The directions at this point say to tape an 8″ dowel across the top. But cooking skewers are a lot cheaper, and he already had those in the cupboard because Godzilla is a bit of a gourmet chef.

This would cause a problem with kids — not just the length, but the fact that it’s a pointy object that would become a weapon in about 3 seconds if given to (our) kids. If this were done with children, I’d recommend chopping the end off to size before starting the whole kite-making. Godzilla, however, had a more unique way of making sure the stick was the right length:

The next step was to attach the string (unless you want to have a paper airplane. Our 8-year old did test it at this point, and it made fancy moves but didn’t really fly very far….). You can use scissors, a hole punch, or your talons to make a hole in the spine to tie the string.

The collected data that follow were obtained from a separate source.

**constraint.sdc**
```tcl
create_clock -name core_clock -period 5.95 [get_ports {i_clk}]
set_input_delay 1.1900 -clock core_clock [delete_from_list [all_inputs] [get_ports {i_clk}]]
set_output_delay 1.1900 -clock core_clock [all_outputs]
set_load 0.01 [all_outputs]
```
**run.sh**
```bash
#!/bin/bash
# the make line also repeats each setting of config.mk as NAME=value (left out here)
make -C /OpenROAD-flow-scripts/flow DESIGN_CONFIG=/design/flow/config.mk WORK_HOME=/design/flow/orfs CLKGATE_MAP_FILE= finish
```
**config.mk**
```make
export PLATFORM = sky130hd
export DESIGN_NAME = systolic_top
export DESIGN_NICKNAME = systolic_top
export VERILOG_FILES = /design/flow/design.v
export SDC_FILE = /design/flow/constraint.sdc
export NUM_CORES = 4
export LEC_CHECK = 0
export ABC_AREA = 0
export CAP_MARGIN = 0
export CELL_PAD_IN_SITES_DETAIL_PLACEMENT = 2
export CELL_PAD_IN_SITES_GLOBAL_PLACEMENT = 2
export CORE_ASPECT_RATIO = 1.8
export CORE_MARGIN = 2
export CORE_UTILIZATION = 69
export CTS_CLUSTER_DIAMETER = 300
export GPL_ROUTABILITY_DRIVEN = 1
export GPL_TIMING_DRIVEN = 0
export MAX_ROUTING_LAYER = met4
export MIN_ROUTING_LAYER = met1
export PLACE_DENSITY = 0.68
export SETUP_SLACK_MARGIN = 1.5
export SLEW_MARGIN = 5
```
**design.v**
```verilog
module HA (input logic a, b, output logic s, c );
    assign s = a ^ b;
    assign c = a & b;
endmodule
module mBB (
    input  logic       en,
    input  logic [1:0] a, b, sel,
    output logic [3:0] p
);
    localparam UxU = 2'b00;
    localparam UxS = 2'b01;
    localparam SxU = 2'b10;
    localparam SxS = 2'b11;
    logic [1:0] ai, bi;
    logic [3:0] pi;
    assign ai = (!en)? 0 : (sel==UxS)? b : a;
    assign bi = (!en)? 0 : (sel==UxS)? a : b;
    logic [1:0] pp0, pp1;
    assign pp0 = { (ai[1] & bi[0]), (ai[0] & bi[0]) };
    assign pp1 = { (ai[1] & bi[1]), (ai[0] & bi[1]) };
    assign pi[0] = pp0[0];
    logic HA_p1_co;
    HA HA_p1(
        .a((sel==0)? pp0[1] : ~pp0[1]),
        .b((sel==0)? pp1[0] : ~pp1[0]),
        .c(HA_p1_co),
        .s(pi[1]));
    logic HA_p2_1_co, HA_p2_1_s;
    HA HA_p2_1(
        .a(1'b1),
        .b(pp1[1]),
        .c(HA_p2_1_co),
        .s(HA_p2_1_s));
    logic HA_p2_0_a, p3_0;
    assign HA_p2_0_a = (sel==0)? pp1[1] : HA_p2_1_s;
    HA HA_p2_0(
        .a(HA_p2_0_a),
        .b(HA_p1_co),
        .c(p3_0),
        .s(pi[2]));
    assign pi[3] = (sel==0)? p3_0: ~(HA_p2_1_co | p3_0);
    always @(*) begin
        if (en) begin
            case (sel)
                UxU, SxS: p <= pi;
                UxS, SxU: p <= (~bi[1])? pi : 
                        {(pi[3] ^ ai[1]) ^ (pi[2] & ai[0]),  
                         (pi[2] ^ ai[0]) ,  pi[1:0]};        
            endcase
        end else begin
            p <= 4'b0; 
        end
    end
endmodule
module mFU (
    input  logic        clk, nrst,
    input  logic [ 7:0] a, b,
    input  logic [ 1:0] mode,
    output logic [15:0] p
);
    localparam _8x8 = 2'b00;
    localparam _4x4 = 2'b01;
    localparam _2x2 = 2'b10;
    localparam NOOP = 2'b11;
    logic [15:0] en;
    always @(*) begin
        case (mode)
            _8x8: en = 16'b1111_1111_1111_1111;
            _4x4: en = 16'b1111_0000_0000_1111;
            _2x2: en = 16'b1001_0000_0000_1001; 
            default: en = 16'b0;
        endcase
    end
    logic [31:0] sel;
    always @(*) begin
        case (mode)
            _8x8: sel = 32'b11100100_10100000_01000100_00000000;
            _4x4: sel = 32'b11100100_00000000_00000000_11100100;
            _2x2: sel = 32'b11000011_00000000_00000000_11000011; 
            default: sel = 32'b0;
        endcase
    end
    logic [3:0] p0_ll, p0_hl, p0_lh, p0_hh;
    logic [3:0] p1_ll, p1_hl, p1_lh, p1_hh;
    logic [3:0] p2_ll, p2_hl, p2_lh, p2_hh;
    logic [3:0] p3_ll, p3_hl, p3_lh, p3_hh;
    mBB mbb_0_hh(.en(en[15]), .a(a[7:6]), .b(b[7:6]), .sel(sel[31:30]), .p(p0_hh));
    mBB mbb_0_hl(.en(en[14]), .a(a[7:6]), .b(b[5:4]), .sel(sel[29:28]), .p(p0_hl));
    mBB mbb_0_lh(.en(en[13]), .a(a[5:4]), .b(b[7:6]), .sel(sel[27:26]), .p(p0_lh));
    mBB mbb_0_ll(.en(en[12]), .a(a[5:4]), .b(b[5:4]), .sel(sel[25:24]), .p(p0_ll));
    mBB mbb_1_hh(.en(en[11]), .a(a[7:6]), .b(b[3:2]), .sel(sel[23:22]), .p(p1_hh));
    mBB mbb_1_hl(.en(en[10]), .a(a[7:6]), .b(b[1:0]), .sel(sel[21:20]), .p(p1_hl));
    mBB mbb_1_lh(.en(en[ 9]), .a(a[5:4]), .b(b[3:2]), .sel(sel[19:18]), .p(p1_lh));
    mBB mbb_1_ll(.en(en[ 8]), .a(a[5:4]), .b(b[1:0]), .sel(sel[17:16]), .p(p1_ll));
    mBB mbb_2_hh(.en(en[ 7]), .a(a[3:2]), .b(b[7:6]), .sel(sel[15:14]), .p(p2_hh));
    mBB mbb_2_hl(.en(en[ 6]), .a(a[3:2]), .b(b[5:4]), .sel(sel[13:12]), .p(p2_hl));
    mBB mbb_2_lh(.en(en[ 5]), .a(a[1:0]), .b(b[7:6]), .sel(sel[11:10]), .p(p2_lh));
    mBB mbb_2_ll(.en(en[ 4]), .a(a[1:0]), .b(b[5:4]), .sel(sel[ 9: 8]), .p(p2_ll));
    mBB mbb_3_hh(.en(en[ 3]), .a(a[3:2]), .b(b[3:2]), .sel(sel[ 7: 6]), .p(p3_hh));
    mBB mbb_3_hl(.en(en[ 2]), .a(a[3:2]), .b(b[1:0]), .sel(sel[ 5: 4]), .p(p3_hl));
    mBB mbb_3_lh(.en(en[ 1]), .a(a[1:0]), .b(b[3:2]), .sel(sel[ 3: 2]), .p(p3_lh));
    mBB mbb_3_ll(.en(en[ 0]), .a(a[1:0]), .b(b[1:0]), .sel(sel[ 1: 0]), .p(p3_ll));
    logic [7:0] p0, p1, p2, p3;
    logic p1_lh_ex, p2_hl_ex;
    logic p3_hl_ex, p3_lh_ex;
    assign p1_lh_ex = (mode==_8x8)? 0 : p1_lh[3];
    assign p2_hl_ex = (mode==_8x8)? 0 : p2_hl[3];
    assign p3_hl_ex = (mode==_8x8)? 0 : p3_hl[3];
    assign p3_lh_ex = (mode==_8x8)? 0 : p3_lh[3];
    assign p0 = {p0_hh,p0_ll} + { { {2{p0_hl[3]}} , p0_hl } + { {2{p0_lh[3]}} , p0_lh } , 2'b00};
    assign p1 = {p1_hh,p1_ll} + { { {2{p1_hl[3]}} , p1_hl } + { {2{p1_lh_ex}} , p1_lh } , 2'b00};
    assign p2 = {p2_hh,p2_ll} + { { {2{p2_hl_ex}} , p2_hl } + { {2{p2_lh[3]}} , p2_lh } , 2'b00};
    assign p3 = {p3_hh,p3_ll} + { { {2{p3_hl_ex}} , p3_hl } + { {2{p3_lh_ex}} , p3_lh } , 2'b00};
    always @(*) begin
        if (!nrst) begin
            p = 16'h0;
        end else begin
            case (mode)
                _8x8:    p = { p0, p3 } +  { { {4{p1[7]}} , p1 } + { {4{p2[7]}} , p2 } , 4'b0000 };
                _4x4:    p = {{8{p0[7]}},p0} + {{8{p3[7]}},p3};
                _2x2:    p = {{12{p0_hh[3]}},p0_hh} + {{12{p0_ll[3]}},p0_ll} + {{12{p3_hh[3]}},p3_hh} + {{12{p3_ll[3]}},p3_ll};
                default: p = 16'h0;
            endcase
        end
    end
endmodule
module pe #(
    parameter int DATA_WIDTH = 8
) (
    input logic i_clk, i_nrst, 
    input logic [1:0] i_mode,
    input logic [DATA_WIDTH-1:0] i_ifmap, i_weight,
    input logic [DATA_WIDTH*2-1:0] i_psum,
    input logic i_reg_clear,  
    input logic i_pe_en,   
    input logic i_psum_out_en,
    output logic [DATA_WIDTH-1:0] o_ifmap, o_weight,
    output logic [DATA_WIDTH*2-1:0] o_ofmap
);
    logic [DATA_WIDTH-1:0] reg_ifmap, reg_weight;
    logic [DATA_WIDTH*2-1:0] reg_psum, o_multiplier, reg_psum_out;
    always_ff @(posedge i_clk or negedge i_nrst) begin
        if (~i_nrst) begin
            reg_ifmap <= 0;
            reg_weight <= 0;
        end else begin
            if (i_reg_clear) begin
                reg_ifmap <= 0;
                reg_weight <= 0;
            end else if (i_pe_en) begin
                reg_ifmap <= i_ifmap;
                reg_weight <= i_weight;
            end
        end
    end
    mFU mfu (
        .clk(i_clk),
        .nrst(i_nrst),
        .a(i_ifmap),
        .b(i_weight),
        .mode(i_mode),
        .p(o_multiplier)
    );
    logic write_en;
    assign write_en = i_pe_en & (reg_ifmap != 0 & reg_weight != 0);
    always_ff @(posedge i_clk or negedge i_nrst) begin
        if(~i_nrst) begin
            reg_psum <= 0;
            reg_psum_out <= 0;
        end else begin
            if(i_psum_out_en) begin
                reg_psum_out <= reg_psum;
            end else if (i_reg_clear) begin
                reg_psum <= 0;
                reg_psum_out <= 0;
            end else if(i_pe_en) begin
                reg_psum <= reg_psum + o_multiplier;
            end 
        end
    end
    always_comb begin
        o_ifmap = reg_ifmap;
        o_weight = reg_weight;
        o_ofmap = reg_psum_out;
    end
endmodule
module systolic_array #(
    parameter DATA_WIDTH = 8,
    parameter WIDTH = 2,
    parameter HEIGHT = 2
) (
    input logic i_clk, i_nrst, i_reg_clear, i_pe_en, i_psum_out_en,
    input logic [1:0] i_mode,
    input logic [0:HEIGHT-1][DATA_WIDTH-1:0] i_ifmap, 
    input logic [0:WIDTH-1][DATA_WIDTH-1:0] i_weight,
    output logic [0:HEIGHT-1][DATA_WIDTH*2-1:0] o_ofmap
);
    logic [0:HEIGHT-1][0:WIDTH][DATA_WIDTH-1:0] mat_A;
    logic [0:HEIGHT][0:WIDTH-1][DATA_WIDTH-1:0] mat_B;
    logic [0:HEIGHT-1][0:WIDTH][DATA_WIDTH*2-1:0] mat_C;
    genvar jj;
    generate
        for (jj=0; jj < HEIGHT; jj++) begin : y_ios
            assign mat_A[jj][0] = i_ifmap[jj]; 
            assign o_ofmap[jj] = mat_C[jj][0];
        end
    endgenerate
    genvar ii;
    generate
        for (ii=0; ii < WIDTH; ii++) begin : x_ios
            assign mat_B[0][ii] = i_weight[ii];
        end
    endgenerate
    genvar i, j;
    generate
        for (j=0; j < HEIGHT; j++) begin : y_axis
            for (i=0; i < WIDTH; i++) begin : x_axis
                pe #(
                    .DATA_WIDTH(DATA_WIDTH)
                ) pe_inst (
                    .i_clk(i_clk),
                    .i_nrst(i_nrst),
                    .i_mode(i_mode),
                    .i_ifmap(mat_A[j][i]),
                    .i_weight(mat_B[j][i]),
                    .i_reg_clear(i_reg_clear),
                    .i_pe_en(i_pe_en),
                    .i_psum_out_en(i_psum_out_en),
                    .o_ifmap(mat_A[j][i+1]),
                    .o_weight(mat_B[j+1][i]),
                    .o_ofmap(mat_C[j][i])
                );
            end
        end
    endgenerate
endmodule
module systolic_top (
    input  logic         i_clk,
    input  logic         i_nrst,
    input  logic         i_reg_clear,
    input  logic         i_pe_en,
    input  logic         i_psum_out_en,
    input  logic [1:0]   i_mode,
    input  logic [63:0]  i_ifmap,    
    input  logic [7:0]   i_weight,
    output logic [127:0] o_ofmap     
);
    systolic_array #(
        .DATA_WIDTH(8),
        .WIDTH(1),
        .HEIGHT(8)
    ) systolic_array_inst (
        .i_clk(i_clk),
        .i_nrst(i_nrst),
        .i_mode(i_mode),
        .i_reg_clear(i_reg_clear),
        .i_pe_en(i_pe_en),
        .i_psum_out_en(i_psum_out_en),
        .i_ifmap(i_ifmap),
        .i_weight(i_weight),
        .o_ofmap(o_ofmap)
    );
endmodule
```
==> results of run 1 <==
==> run notes, run 1 <==
run metrics: Synth Area in Adders=0.2960, Exit stage=global placement without I/O, yosys cell count=7017, Syn Inst Count=7017, XOR Share, Synth=0.1023, Post-synth EDFFs=0, most common library cells after synthesis=ha_1, a21oi_1, nand2_1, yosys stat chip area=0.05612 mm², die span in y=386.6 µm, CORE AREA=0.08075 mm², post-synthesis simple-gate area fraction=0.1618, Synth Seq Share=0.1391, Post-Syn Nets=8318, run status=stopped before the end, Initial Util=0.6950, ao+oa area frac=0.2083, Chip Width=216.6 µm, dominant kind of combinational cell=adder cells, Area leader share=0.2332, Post-Synthesis Cell Area=0.05612 mm², Avg Cell Area, Syn=7.998 µm², Synth flops=312, area leader, netlist=ha_1, Ys Warns=3, Synth mux share=0.02675, First Err=[ERROR GPL-0301] Utilization 128.444 % exceeds 100%., ys async rst share=1.000, distinct lib cells=73, Synth top cell by count=ha_1, top cells, area=ha_1, dfrtp_1, xnor2_1, DIE AREA=0.08373 mm², Site Rows=140, dominant synthesized flop cell=dfrtp_1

Now, in theory, you attach a tail. Godzilla skipped the tail part because he was afraid if he took any more time this blog post would never get written, and he went straight to the flying. Fortunately there was a nice stiff breeze in the living room — just look how well his kite flies!

Edited 10/6 to add: I meant to mention that I used this kite design in an Inquiry workshop for teachers this summer.   Since you can vary it (or other kite designs) pretty easily — using different weights of paper, changing the fold, adding weights — it’s a great opportunity for kids to create their own experiments to find out which kite flies the longest, the highest, etc.  That’s Godzilla:  helping science students everywhere!

Fancy Fields

October 2, 2008

Michael, over at God Plays Dice, posted a neat article yesterday about the geometry in Baseball fields and the history of mowing the grass in interesting patterns (like these stripes at Petco Park):

There’s a lot more detail in the New York Times article, “Groundskeepers Display Artistry on the Diamond”.

I was immediately reminded of Crop Circles. There’s a bunch of geometry there, too, though it’s more about circles than stripes. Like this one:

Or this one:

Or this little guy (by Perfectblue97) which looks simpler but might have been just as hard to make:

There are some more designs at CoolMath4Kids, and more about how to physically make the circles on WikiHow. But if what you want is a step by step description of particular designs, your best bet is to head over to Zef Damen’s page, which has lots and lots of designs (updated frequently, too!). I think I’m totally going to assign this as a creative assignment in Geometry when we’re using a straightedge and compass.

All of which is to say that groundskeepers aren’t the only ones who get to make neat designs.